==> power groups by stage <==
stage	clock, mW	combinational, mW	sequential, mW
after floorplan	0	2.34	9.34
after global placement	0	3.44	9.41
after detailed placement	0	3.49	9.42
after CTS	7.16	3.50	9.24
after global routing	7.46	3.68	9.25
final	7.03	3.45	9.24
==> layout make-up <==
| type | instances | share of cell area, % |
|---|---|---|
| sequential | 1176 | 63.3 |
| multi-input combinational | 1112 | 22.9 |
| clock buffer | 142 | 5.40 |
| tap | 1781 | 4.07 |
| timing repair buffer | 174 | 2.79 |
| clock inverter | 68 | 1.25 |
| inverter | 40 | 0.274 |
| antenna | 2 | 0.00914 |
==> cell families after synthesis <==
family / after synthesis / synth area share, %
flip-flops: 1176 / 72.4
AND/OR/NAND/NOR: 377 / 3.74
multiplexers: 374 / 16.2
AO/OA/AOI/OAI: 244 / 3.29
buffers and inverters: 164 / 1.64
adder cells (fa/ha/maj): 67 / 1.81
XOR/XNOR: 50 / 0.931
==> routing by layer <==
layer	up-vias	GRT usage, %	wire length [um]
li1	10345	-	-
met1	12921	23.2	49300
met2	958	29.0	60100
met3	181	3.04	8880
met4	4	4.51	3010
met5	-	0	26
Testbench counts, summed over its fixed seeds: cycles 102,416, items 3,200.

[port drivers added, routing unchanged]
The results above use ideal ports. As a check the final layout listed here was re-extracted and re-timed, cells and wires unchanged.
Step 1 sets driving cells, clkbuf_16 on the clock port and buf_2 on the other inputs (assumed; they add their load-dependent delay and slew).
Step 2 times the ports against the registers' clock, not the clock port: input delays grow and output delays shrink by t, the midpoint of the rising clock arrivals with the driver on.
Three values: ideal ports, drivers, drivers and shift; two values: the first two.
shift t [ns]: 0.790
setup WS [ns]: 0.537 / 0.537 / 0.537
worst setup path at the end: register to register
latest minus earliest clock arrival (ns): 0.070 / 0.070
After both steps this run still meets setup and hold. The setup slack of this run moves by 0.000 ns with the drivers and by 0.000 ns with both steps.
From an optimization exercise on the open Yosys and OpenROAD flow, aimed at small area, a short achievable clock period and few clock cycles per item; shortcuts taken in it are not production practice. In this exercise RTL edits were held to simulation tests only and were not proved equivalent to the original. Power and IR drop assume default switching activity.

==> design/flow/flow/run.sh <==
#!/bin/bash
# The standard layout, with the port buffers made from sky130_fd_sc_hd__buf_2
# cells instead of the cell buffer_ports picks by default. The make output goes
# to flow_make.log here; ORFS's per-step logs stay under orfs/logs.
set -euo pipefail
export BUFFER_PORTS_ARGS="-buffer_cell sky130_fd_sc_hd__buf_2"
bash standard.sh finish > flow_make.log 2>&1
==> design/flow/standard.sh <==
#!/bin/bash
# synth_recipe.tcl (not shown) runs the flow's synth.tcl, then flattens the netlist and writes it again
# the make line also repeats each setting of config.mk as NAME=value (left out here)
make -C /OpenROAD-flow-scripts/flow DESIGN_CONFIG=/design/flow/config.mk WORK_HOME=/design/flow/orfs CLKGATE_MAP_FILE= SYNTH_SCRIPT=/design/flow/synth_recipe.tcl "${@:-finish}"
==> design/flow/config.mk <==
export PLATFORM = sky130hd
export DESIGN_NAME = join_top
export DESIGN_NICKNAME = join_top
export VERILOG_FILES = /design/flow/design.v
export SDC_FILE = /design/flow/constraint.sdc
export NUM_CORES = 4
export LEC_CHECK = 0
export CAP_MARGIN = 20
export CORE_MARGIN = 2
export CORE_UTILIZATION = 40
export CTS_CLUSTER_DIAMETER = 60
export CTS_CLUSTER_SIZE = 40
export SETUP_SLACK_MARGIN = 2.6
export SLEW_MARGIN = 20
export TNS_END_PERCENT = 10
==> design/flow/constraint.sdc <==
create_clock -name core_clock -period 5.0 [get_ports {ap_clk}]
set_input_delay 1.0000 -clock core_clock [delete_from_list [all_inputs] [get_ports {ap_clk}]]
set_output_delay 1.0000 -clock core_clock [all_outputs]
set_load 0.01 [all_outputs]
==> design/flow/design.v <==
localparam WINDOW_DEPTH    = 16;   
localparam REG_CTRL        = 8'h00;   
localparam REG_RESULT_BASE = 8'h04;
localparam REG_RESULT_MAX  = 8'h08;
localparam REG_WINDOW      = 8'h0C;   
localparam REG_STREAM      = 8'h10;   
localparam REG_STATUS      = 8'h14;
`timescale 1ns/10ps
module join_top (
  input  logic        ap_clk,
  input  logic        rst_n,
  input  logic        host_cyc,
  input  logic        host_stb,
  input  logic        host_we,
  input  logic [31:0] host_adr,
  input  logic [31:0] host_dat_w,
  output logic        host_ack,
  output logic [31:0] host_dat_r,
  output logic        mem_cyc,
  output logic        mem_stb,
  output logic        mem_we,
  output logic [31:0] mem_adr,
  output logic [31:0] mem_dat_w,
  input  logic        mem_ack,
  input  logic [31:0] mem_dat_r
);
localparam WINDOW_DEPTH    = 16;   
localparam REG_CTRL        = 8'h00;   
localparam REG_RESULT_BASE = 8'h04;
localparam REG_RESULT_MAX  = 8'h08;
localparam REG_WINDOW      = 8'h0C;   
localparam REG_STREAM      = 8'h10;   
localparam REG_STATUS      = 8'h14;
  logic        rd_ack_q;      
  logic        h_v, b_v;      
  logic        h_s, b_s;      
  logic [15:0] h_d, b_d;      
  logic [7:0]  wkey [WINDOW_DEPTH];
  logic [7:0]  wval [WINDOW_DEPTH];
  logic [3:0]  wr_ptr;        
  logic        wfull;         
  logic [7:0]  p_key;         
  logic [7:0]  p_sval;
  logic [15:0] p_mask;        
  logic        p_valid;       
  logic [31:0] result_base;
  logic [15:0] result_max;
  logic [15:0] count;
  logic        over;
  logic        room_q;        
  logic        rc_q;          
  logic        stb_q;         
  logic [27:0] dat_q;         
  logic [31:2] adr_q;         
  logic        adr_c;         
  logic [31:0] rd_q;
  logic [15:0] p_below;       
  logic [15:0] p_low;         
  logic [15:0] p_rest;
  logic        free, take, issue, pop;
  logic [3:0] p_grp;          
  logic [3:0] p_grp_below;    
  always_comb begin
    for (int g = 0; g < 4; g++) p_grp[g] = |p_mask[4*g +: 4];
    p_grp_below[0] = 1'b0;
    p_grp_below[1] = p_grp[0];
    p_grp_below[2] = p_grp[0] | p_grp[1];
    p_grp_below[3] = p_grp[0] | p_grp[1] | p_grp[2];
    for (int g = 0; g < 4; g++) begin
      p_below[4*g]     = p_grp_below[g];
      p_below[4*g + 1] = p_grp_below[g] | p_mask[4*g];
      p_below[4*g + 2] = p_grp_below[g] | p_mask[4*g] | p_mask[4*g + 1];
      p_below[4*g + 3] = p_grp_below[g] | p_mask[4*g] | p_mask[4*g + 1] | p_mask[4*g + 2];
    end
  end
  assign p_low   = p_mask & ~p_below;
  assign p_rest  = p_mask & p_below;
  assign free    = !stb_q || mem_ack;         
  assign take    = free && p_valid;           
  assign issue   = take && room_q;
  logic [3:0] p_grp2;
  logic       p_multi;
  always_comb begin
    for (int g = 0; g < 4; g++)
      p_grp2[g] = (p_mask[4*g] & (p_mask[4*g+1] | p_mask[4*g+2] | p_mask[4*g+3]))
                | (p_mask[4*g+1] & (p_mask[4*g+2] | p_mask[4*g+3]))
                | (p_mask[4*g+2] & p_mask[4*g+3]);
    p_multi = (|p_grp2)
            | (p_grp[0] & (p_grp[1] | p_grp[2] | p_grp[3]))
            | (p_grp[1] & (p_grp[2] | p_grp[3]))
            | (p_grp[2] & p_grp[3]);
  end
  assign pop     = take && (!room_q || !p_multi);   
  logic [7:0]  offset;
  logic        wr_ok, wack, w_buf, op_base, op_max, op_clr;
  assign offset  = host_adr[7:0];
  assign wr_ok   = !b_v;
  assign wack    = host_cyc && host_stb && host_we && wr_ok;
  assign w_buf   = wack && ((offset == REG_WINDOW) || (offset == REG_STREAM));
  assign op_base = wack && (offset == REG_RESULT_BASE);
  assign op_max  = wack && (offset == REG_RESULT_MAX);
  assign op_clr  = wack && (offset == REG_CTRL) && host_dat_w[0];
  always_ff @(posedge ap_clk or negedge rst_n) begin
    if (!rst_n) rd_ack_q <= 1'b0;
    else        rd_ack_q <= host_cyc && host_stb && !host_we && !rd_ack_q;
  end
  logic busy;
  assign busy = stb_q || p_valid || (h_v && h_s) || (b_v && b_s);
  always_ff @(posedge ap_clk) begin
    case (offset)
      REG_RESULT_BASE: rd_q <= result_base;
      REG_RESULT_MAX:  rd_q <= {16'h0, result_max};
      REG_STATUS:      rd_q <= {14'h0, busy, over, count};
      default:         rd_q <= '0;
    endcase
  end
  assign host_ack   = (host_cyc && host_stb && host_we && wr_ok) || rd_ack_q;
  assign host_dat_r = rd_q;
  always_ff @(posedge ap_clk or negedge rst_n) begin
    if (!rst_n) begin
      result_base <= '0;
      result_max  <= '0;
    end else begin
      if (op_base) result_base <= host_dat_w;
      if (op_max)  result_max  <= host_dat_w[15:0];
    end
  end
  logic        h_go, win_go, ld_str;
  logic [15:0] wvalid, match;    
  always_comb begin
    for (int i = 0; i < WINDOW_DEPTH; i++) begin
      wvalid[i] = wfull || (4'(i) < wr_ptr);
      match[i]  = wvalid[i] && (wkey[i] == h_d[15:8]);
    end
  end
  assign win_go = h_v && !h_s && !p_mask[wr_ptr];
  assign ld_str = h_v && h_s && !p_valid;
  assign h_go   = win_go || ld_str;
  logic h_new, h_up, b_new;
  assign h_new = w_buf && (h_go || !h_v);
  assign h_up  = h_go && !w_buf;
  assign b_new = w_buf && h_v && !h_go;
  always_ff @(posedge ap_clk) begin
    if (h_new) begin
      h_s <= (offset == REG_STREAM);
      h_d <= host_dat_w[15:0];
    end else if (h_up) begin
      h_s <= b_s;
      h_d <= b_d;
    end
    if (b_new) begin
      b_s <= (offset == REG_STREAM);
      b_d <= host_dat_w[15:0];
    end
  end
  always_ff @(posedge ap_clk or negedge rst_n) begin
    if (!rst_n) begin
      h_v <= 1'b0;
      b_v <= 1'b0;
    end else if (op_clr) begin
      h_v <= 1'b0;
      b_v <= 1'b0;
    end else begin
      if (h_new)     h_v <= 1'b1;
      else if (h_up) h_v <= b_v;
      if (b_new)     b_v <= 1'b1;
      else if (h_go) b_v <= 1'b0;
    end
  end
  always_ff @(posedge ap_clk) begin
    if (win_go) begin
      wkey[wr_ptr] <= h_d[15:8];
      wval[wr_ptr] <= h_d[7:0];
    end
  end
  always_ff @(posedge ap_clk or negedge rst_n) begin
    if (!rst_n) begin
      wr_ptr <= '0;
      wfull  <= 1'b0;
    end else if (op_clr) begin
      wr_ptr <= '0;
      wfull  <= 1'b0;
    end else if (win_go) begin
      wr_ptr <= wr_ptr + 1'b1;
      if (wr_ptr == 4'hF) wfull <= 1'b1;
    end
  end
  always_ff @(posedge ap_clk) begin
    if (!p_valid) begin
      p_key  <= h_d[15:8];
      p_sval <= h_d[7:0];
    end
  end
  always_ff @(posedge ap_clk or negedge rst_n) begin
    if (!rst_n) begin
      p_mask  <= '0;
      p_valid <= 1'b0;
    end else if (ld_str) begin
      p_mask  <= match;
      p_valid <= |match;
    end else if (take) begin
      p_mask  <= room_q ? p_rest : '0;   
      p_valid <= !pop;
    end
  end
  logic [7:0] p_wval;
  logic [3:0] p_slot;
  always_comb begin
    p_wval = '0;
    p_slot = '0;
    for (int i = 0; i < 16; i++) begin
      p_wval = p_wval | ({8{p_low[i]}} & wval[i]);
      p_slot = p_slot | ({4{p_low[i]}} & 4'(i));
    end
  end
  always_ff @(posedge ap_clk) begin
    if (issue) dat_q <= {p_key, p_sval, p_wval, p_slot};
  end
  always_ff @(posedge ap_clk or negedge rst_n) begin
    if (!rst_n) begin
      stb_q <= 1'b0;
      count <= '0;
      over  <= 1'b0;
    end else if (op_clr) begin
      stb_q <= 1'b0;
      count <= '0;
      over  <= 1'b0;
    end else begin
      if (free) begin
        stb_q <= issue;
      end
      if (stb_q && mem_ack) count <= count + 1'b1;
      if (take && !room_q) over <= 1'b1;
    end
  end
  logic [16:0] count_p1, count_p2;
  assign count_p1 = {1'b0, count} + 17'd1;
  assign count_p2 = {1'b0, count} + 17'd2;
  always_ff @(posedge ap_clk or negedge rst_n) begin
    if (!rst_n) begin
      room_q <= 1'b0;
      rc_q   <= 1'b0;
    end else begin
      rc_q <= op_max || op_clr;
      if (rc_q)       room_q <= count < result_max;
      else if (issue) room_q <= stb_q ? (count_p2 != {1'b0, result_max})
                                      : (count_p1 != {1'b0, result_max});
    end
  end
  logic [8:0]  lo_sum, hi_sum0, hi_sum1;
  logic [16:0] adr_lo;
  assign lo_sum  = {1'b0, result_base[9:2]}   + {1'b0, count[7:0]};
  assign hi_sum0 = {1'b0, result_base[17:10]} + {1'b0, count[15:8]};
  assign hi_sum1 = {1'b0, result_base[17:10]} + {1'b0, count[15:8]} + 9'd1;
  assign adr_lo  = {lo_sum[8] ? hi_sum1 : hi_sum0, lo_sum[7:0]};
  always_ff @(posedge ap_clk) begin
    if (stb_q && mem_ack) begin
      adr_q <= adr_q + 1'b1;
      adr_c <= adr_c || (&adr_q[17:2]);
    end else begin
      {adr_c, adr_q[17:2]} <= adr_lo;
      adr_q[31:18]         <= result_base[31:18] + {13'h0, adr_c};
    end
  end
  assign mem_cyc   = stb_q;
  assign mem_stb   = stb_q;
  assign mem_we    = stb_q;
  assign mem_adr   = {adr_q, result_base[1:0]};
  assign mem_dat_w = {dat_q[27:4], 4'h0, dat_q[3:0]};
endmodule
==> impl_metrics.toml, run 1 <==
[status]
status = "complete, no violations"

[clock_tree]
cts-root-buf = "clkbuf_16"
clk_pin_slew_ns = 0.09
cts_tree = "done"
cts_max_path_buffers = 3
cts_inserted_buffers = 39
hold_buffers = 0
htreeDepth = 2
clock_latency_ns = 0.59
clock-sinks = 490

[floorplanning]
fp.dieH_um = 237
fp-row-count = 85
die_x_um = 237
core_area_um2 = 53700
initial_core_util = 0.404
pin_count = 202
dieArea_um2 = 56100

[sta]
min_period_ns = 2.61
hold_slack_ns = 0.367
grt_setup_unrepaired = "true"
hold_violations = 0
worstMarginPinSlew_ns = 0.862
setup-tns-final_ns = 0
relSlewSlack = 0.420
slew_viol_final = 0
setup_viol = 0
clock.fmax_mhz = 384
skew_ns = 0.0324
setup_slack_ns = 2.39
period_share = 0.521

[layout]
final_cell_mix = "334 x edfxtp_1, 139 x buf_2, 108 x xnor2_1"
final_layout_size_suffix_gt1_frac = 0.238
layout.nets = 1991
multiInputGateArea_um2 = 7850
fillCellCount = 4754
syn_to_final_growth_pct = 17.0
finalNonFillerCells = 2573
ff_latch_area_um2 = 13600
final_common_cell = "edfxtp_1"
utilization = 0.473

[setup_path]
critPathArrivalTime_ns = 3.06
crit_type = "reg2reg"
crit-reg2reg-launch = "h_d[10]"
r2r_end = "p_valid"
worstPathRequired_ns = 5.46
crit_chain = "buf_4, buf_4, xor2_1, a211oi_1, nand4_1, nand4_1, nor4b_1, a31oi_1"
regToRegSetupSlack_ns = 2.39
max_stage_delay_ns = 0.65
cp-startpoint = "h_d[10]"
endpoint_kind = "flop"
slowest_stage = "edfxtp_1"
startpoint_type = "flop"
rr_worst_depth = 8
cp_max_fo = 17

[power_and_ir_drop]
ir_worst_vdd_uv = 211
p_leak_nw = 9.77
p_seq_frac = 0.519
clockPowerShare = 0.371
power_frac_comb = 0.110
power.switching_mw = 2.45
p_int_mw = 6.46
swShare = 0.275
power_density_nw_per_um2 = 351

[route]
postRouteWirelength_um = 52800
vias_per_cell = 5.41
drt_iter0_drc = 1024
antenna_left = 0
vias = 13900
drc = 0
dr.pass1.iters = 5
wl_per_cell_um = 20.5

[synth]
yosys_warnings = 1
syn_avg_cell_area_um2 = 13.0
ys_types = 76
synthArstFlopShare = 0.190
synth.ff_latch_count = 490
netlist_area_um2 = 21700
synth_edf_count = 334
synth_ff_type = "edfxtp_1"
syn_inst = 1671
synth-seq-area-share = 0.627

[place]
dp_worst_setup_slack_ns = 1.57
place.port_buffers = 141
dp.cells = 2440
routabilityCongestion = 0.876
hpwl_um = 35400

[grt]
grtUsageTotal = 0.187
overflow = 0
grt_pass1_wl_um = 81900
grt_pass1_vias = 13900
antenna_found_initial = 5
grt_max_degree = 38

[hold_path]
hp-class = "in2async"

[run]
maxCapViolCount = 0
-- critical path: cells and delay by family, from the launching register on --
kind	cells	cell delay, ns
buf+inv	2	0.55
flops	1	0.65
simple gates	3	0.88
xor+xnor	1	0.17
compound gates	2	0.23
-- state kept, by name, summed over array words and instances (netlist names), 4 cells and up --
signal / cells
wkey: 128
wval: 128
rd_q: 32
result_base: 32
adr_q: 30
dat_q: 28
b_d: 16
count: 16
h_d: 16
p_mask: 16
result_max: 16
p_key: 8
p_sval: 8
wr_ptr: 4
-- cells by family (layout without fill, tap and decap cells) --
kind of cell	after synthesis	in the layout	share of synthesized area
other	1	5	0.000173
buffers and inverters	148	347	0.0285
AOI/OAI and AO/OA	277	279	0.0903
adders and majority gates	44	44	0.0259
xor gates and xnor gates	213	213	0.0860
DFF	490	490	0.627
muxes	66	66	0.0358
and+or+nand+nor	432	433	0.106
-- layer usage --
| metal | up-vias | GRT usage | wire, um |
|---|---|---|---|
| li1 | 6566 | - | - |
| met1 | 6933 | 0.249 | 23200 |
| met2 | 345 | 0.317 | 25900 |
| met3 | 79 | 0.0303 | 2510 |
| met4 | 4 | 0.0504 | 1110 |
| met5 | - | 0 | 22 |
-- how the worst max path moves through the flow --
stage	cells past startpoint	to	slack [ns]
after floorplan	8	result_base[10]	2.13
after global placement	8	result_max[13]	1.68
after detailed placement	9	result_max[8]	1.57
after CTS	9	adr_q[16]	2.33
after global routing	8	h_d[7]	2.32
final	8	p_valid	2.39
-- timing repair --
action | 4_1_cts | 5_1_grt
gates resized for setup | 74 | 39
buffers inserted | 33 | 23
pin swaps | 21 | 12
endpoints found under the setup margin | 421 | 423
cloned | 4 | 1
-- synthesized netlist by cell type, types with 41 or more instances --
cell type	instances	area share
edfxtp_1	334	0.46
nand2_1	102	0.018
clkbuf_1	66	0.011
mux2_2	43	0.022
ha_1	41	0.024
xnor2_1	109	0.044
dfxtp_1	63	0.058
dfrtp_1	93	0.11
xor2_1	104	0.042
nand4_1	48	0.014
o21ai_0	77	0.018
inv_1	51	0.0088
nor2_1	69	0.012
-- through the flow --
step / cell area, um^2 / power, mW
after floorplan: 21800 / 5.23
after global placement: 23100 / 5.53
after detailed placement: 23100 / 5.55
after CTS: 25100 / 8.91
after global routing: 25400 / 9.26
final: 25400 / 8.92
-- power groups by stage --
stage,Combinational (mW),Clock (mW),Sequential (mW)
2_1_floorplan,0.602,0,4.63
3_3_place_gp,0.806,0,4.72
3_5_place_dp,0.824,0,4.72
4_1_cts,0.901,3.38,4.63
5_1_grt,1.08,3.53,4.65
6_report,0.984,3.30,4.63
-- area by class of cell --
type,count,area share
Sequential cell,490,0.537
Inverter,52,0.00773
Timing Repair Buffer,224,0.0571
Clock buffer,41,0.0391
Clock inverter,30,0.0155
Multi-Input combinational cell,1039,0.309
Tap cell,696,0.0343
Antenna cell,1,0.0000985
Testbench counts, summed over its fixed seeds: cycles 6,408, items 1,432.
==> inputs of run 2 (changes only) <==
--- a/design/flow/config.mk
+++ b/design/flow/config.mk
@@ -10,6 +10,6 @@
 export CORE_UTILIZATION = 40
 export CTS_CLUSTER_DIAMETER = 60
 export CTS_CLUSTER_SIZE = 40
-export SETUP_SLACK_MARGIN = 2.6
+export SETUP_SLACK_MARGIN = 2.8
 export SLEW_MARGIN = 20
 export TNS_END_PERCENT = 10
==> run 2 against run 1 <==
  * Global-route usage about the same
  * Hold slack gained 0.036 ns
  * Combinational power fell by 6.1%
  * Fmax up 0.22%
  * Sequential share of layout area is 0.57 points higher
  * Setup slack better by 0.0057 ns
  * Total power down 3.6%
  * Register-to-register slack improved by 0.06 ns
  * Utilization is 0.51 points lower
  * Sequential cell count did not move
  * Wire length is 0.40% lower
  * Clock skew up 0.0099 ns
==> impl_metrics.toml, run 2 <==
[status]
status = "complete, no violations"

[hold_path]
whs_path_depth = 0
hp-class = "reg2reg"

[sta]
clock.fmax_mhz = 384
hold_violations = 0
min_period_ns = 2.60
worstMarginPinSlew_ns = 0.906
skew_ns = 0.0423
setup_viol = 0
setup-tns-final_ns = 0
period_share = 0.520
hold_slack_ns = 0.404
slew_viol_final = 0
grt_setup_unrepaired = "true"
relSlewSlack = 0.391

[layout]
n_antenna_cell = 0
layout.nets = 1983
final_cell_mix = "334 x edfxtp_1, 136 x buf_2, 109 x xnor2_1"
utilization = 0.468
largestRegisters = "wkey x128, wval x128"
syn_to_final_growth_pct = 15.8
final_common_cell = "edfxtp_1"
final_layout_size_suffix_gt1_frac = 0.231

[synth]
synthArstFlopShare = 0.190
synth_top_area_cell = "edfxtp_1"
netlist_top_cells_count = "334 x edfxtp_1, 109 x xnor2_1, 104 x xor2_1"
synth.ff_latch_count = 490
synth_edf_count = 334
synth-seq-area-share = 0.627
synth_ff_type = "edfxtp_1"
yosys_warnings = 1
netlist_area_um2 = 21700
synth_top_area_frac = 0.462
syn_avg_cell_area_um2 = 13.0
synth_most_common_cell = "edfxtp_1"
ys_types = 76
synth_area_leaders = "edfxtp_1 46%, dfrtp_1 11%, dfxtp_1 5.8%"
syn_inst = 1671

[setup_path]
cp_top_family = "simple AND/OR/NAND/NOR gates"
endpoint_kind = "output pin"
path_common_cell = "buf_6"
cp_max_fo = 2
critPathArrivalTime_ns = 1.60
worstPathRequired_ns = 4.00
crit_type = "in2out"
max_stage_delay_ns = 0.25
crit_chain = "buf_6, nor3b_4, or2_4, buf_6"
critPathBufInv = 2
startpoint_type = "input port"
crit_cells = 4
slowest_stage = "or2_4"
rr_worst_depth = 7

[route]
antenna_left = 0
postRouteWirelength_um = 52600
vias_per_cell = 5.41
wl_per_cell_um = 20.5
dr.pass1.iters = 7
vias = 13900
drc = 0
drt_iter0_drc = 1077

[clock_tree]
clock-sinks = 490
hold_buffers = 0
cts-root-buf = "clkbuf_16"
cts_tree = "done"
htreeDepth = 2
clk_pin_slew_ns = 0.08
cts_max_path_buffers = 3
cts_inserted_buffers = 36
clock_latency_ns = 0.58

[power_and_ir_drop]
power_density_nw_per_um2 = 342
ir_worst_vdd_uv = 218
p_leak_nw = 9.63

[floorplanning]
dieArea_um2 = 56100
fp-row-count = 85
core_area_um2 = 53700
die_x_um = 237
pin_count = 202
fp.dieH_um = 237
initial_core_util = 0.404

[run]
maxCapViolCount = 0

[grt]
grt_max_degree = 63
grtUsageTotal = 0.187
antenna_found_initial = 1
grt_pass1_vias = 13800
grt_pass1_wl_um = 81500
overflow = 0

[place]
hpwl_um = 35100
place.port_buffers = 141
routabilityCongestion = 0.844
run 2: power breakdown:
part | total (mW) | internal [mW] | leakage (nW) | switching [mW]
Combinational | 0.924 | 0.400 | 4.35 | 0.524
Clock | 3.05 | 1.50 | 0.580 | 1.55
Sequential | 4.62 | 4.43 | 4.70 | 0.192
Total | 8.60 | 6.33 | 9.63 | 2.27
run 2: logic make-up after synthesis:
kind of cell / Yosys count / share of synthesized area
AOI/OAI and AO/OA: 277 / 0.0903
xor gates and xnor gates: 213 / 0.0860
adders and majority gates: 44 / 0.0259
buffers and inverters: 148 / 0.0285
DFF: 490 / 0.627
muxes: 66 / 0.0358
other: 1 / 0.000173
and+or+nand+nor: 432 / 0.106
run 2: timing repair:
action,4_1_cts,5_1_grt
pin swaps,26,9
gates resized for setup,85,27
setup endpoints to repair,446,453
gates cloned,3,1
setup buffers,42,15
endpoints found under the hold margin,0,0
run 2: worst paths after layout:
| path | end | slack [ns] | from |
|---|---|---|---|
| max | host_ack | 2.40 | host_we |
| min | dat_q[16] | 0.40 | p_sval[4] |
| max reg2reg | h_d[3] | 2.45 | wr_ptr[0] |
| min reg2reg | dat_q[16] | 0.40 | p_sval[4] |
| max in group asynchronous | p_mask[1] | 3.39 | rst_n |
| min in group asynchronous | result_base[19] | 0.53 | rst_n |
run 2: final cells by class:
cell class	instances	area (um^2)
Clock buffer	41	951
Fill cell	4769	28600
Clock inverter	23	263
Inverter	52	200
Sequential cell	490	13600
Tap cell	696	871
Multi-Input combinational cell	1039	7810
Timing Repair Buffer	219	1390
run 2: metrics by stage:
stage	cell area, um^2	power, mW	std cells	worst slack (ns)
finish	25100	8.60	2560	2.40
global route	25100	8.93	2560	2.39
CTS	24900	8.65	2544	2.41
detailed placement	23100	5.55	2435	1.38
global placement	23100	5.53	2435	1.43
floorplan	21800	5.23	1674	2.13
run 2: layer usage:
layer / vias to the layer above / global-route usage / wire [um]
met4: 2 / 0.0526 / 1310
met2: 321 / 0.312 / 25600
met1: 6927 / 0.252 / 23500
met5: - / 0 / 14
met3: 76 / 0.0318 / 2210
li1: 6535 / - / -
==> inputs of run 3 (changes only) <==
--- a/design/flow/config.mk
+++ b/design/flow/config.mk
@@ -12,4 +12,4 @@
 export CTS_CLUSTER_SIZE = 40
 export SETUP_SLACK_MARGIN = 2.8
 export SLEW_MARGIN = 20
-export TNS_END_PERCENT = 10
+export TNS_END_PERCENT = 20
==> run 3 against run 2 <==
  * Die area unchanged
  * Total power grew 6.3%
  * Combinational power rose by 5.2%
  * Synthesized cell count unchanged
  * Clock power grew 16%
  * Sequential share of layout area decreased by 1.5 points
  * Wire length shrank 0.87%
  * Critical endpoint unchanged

----------

From the line containing "run 3 (changes" down to the end of the listing above, return each line exactly as it appears and nothing more.

==> inputs of run 3 (changes only) <==
--- a/design/flow/config.mk
+++ b/design/flow/config.mk
@@ -12,4 +12,4 @@
 export CTS_CLUSTER_SIZE = 40
 export SETUP_SLACK_MARGIN = 2.8
 export SLEW_MARGIN = 20
-export TNS_END_PERCENT = 10
+export TNS_END_PERCENT = 20
==> run 3 against run 2 <==
  * Die area unchanged
  * Total power grew 6.3%
  * Combinational power rose by 5.2%
  * Synthesized cell count unchanged
  * Clock power grew 16%
  * Sequential share of layout area decreased by 1.5 points
  * Wire length shrank 0.87%
  * Critical endpoint unchanged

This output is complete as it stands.